WORK TASK =>
Go through the entries below from the first line and transcribe each one exactly, ending with the line that contains "-export CORE_UTILIZATION = 30".

· · · · ·

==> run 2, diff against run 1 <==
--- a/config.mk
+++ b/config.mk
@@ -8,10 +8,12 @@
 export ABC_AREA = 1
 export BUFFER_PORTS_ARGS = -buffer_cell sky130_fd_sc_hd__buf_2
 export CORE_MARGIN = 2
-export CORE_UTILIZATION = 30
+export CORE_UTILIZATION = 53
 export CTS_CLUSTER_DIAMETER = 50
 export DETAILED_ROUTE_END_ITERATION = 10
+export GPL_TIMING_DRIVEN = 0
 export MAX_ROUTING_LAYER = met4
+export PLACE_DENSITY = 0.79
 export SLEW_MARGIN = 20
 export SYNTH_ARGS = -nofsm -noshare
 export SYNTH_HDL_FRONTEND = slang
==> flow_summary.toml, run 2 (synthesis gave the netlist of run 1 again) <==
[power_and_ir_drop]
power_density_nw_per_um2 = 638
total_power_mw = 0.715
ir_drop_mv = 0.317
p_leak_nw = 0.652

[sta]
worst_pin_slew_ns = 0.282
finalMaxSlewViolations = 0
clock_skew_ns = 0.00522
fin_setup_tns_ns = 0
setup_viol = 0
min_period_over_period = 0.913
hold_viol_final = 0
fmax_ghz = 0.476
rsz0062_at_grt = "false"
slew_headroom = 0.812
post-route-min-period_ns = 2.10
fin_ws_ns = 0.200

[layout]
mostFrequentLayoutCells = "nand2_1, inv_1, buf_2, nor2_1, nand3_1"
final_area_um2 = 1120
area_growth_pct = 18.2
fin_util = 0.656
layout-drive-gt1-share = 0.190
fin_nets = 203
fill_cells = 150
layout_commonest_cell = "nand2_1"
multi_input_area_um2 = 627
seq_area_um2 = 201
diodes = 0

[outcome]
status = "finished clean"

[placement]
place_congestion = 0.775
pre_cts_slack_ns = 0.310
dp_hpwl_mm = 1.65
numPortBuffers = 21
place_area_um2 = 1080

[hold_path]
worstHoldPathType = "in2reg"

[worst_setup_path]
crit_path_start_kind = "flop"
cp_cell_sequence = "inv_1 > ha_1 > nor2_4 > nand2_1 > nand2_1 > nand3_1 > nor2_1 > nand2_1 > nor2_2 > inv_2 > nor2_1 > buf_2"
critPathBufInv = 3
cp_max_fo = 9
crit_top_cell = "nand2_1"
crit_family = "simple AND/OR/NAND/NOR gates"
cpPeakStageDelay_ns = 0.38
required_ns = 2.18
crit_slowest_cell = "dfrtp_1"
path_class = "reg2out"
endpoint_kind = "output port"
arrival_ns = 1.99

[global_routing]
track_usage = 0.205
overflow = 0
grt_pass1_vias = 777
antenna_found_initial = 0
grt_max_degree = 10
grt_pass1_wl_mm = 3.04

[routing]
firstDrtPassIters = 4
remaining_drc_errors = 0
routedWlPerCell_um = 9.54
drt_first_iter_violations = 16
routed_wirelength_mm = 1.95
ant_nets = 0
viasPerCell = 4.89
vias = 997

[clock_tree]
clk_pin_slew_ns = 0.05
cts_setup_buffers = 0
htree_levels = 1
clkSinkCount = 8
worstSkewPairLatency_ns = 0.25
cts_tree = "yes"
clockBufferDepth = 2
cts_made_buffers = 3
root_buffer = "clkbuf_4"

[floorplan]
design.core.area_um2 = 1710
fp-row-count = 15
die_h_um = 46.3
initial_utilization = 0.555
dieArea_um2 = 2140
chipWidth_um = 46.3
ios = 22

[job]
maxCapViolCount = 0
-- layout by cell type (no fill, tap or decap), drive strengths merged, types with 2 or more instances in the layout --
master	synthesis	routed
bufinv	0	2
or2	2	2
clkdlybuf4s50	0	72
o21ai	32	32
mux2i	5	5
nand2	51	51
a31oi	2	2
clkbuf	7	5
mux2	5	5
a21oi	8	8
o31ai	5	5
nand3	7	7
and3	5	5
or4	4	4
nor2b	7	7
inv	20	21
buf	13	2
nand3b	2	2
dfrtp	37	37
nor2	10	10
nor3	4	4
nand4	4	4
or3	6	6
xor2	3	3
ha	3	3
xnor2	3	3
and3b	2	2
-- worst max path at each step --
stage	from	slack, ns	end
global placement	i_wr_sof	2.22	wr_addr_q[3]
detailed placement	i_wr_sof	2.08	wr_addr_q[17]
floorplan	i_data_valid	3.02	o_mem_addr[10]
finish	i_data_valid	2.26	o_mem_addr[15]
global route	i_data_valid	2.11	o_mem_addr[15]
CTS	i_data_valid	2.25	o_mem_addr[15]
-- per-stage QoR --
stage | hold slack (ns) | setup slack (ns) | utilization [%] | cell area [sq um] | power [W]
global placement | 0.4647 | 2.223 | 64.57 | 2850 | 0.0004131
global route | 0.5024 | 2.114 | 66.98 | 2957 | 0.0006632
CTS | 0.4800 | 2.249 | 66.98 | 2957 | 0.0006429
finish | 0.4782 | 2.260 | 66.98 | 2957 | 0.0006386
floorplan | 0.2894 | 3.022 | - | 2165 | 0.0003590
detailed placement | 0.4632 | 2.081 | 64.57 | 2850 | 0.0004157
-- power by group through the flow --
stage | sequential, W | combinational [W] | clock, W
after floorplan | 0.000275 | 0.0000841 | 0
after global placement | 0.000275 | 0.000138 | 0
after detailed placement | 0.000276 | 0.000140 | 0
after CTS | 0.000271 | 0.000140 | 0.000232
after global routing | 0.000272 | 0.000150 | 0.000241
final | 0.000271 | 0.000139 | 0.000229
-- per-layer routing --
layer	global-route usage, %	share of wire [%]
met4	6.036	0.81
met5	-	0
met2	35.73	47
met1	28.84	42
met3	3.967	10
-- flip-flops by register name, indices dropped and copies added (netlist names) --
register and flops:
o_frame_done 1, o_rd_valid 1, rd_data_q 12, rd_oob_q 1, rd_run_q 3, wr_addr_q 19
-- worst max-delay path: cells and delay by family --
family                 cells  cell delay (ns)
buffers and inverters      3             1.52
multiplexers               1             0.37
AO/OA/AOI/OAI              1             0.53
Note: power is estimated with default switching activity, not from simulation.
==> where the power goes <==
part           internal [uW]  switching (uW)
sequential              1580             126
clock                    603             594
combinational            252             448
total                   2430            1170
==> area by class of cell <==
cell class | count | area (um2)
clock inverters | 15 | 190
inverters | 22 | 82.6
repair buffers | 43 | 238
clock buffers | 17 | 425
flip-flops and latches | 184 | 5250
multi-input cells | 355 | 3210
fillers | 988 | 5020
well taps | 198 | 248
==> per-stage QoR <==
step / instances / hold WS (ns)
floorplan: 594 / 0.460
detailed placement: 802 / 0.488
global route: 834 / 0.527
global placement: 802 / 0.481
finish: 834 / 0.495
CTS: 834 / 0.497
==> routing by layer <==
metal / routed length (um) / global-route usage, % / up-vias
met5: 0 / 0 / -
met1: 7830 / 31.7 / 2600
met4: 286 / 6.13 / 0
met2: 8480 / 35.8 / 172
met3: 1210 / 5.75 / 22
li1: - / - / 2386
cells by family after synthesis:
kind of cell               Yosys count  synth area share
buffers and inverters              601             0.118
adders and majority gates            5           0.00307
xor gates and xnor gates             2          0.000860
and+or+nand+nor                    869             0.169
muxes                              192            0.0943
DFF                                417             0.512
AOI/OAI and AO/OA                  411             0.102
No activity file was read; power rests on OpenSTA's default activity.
<file path="src/rtl/prime_collector.sv">
// Drives a handshaked prime generator and queues strictly increasing results in a FIFO.
// Any generator fault or out-of-order result latches err and parks the FSM until reset.
module prime_collector #(
    parameter  int WIDTH = 16,
    parameter  int DEPTH = 8,
    localparam int AW    = $clog2(DEPTH)
) (
    input  logic             clk,
    input  logic             rst,
    input  logic             en,
    output logic             gen_go,
    input  logic             gen_ready,
    input  logic             gen_error,
    input  logic [WIDTH-1:0] gen_res,
    input  logic             pop,
    output logic [WIDTH-1:0] dout,
    output logic             empty,
    output logic             full,
    output logic [AW:0]      level,
    output logic             err,
    output logic [31:0]      total
);

    typedef enum logic [2:0] {
        IDLE,
        GO,
        WAIT_LOW,
        WAIT_HIGH,
        HALT
    } state_t;

    state_t           state_q;
    logic             gen_go_q;
    logic             err_q;
    logic [31:0]      total_q;
    logic [WIDTH-1:0] prev_q;
    logic             have_prev_q;

    logic [WIDTH-1:0] mem_q [DEPTH];
    logic [AW-1:0]    rd_ptr_q, rd_ptr_d;
    logic [AW-1:0]    wr_ptr_q;
    logic [AW:0]      level_q, level_d;
    logic [WIDTH-1:0] dout_q, dout_d;

    logic capture;
    logic res_ok;
    logic do_write;
    logic do_pop;

    assign capture  = (state_q == WAIT_HIGH) && gen_ready;
    assign res_ok   = !gen_error && (!have_prev_q || (gen_res > prev_q));
    assign do_write = capture && res_ok;
    assign do_pop   = pop && (level_q != '0);

    // A write landing on the slot that becomes the head must bypass the array.
    always_comb begin
        rd_ptr_d = rd_ptr_q + AW'(do_pop);
        level_d  = level_q;
        if (do_write && !do_pop) begin
            level_d = level_q + 1'b1;
        end else if (!do_write && do_pop) begin
            level_d = level_q - 1'b1;
        end
        dout_d = mem_q[rd_ptr_d];
        if (do_write && (wr_ptr_q == rd_ptr_d)) begin
            dout_d = gen_res;
        end
    end

    always_ff @(posedge clk or negedge rst) begin
        if (!rst) begin
            state_q     <= IDLE;
            gen_go_q    <= 1'b0;
            err_q       <= 1'b0;
            total_q     <= '0;
            prev_q      <= '0;
            have_prev_q <= 1'b0;
        end else begin
            case (state_q)
                IDLE: begin
                    if (en && !err_q && (level_q < (AW+1)'(DEPTH))) begin
                        state_q  <= GO;
                        gen_go_q <= 1'b1;
                    end
                end
                GO: begin
                    gen_go_q <= 1'b0;
                    state_q  <= WAIT_LOW;
                end
                WAIT_LOW: begin
                    if (!gen_ready) begin
                        state_q <= WAIT_HIGH;
                    end
                end
                WAIT_HIGH: begin
                    if (gen_ready) begin
                        if (res_ok) begin
                            state_q     <= IDLE;
                            prev_q      <= gen_res;
                            have_prev_q <= 1'b1;
                            total_q     <= total_q + 32'd1;
                        end else begin
                            state_q <= HALT;
                            err_q   <= 1'b1;
                        end
                    end
                end
                HALT: begin
                    state_q <= HALT;
                end
                default: begin
                    state_q  <= IDLE;
                    gen_go_q <= 1'b0;
                end
            endcase
        end
    end

    always_ff @(posedge clk or negedge rst) begin
        if (!rst) begin
            rd_ptr_q <= '0;
            wr_ptr_q <= '0;
            level_q  <= '0;
            dout_q   <= '0;
        end else begin
            rd_ptr_q <= rd_ptr_d;
            level_q  <= level_d;
            dout_q   <= dout_d;
            if (do_write) begin
                wr_ptr_q <= wr_ptr_q + 1'b1;
            end
        end
    end

    always_ff @(posedge clk) begin
        if (do_write) begin
            mem_q[wr_ptr_q] <= gen_res;
        end
    end

    assign gen_go = gen_go_q;
    assign err    = err_q;
    assign total  = total_q;
    assign level  = level_q;
    assign dout   = dout_q;
    assign empty  = (level_q == '0);
    assign full   = (level_q == (AW+1)'(DEPTH));

endmodule
</file>
[config.mk]
export PLATFORM = sky130hd
export DESIGN_NAME = ut_datapath
export DESIGN_NICKNAME = d
export VERILOG_FILES = /design/src/rtl/ut_datapath.sv
export SDC_FILE = /design/constraint.sdc
export NUM_CORES = 1
export LEC_CHECK = 0
export ABC_AREA = 0
export ABC_CLOCK_PERIOD_IN_PS = 5600
export BUFFER_PORTS_ARGS = -buffer_cell sky130_fd_sc_hd__clkbuf_2
export CELL_PAD_IN_SITES_DETAIL_PLACEMENT = 1
export CELL_PAD_IN_SITES_GLOBAL_PLACEMENT = 2
export CORE_MARGIN = 3
export CORE_UTILIZATION = 37
export DETAILED_ROUTE_END_ITERATION = 6
export HOLD_SLACK_MARGIN = 0.12
export PLACE_DENSITY = 0.86
export REMOVE_ABC_BUFFERS = 1
export SETUP_SLACK_MARGIN = 0.02
export SLEW_MARGIN = 5
export SYNTH_ARGS = -nofsm -noshare
export SYNTH_HDL_FRONTEND = slang
export SYNTH_SLANG_ARGS = --single-unit
[constraint.sdc]
create_clock -name clk -period 5.6 [get_ports clk]
set_input_delay 0.56 -clock clk [delete_from_list [all_inputs] [get_ports clk]]
set_output_delay 0.56 -clock clk [all_outputs]
set_load 0.1 [all_outputs]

· · · · ·

EXERCISE OUTPUT =>
==> run 2, diff against run 1 <==
--- a/config.mk
+++ b/config.mk
@@ -8,10 +8,12 @@
 export ABC_AREA = 1
 export BUFFER_PORTS_ARGS = -buffer_cell sky130_fd_sc_hd__buf_2
 export CORE_MARGIN = 2
-export CORE_UTILIZATION = 30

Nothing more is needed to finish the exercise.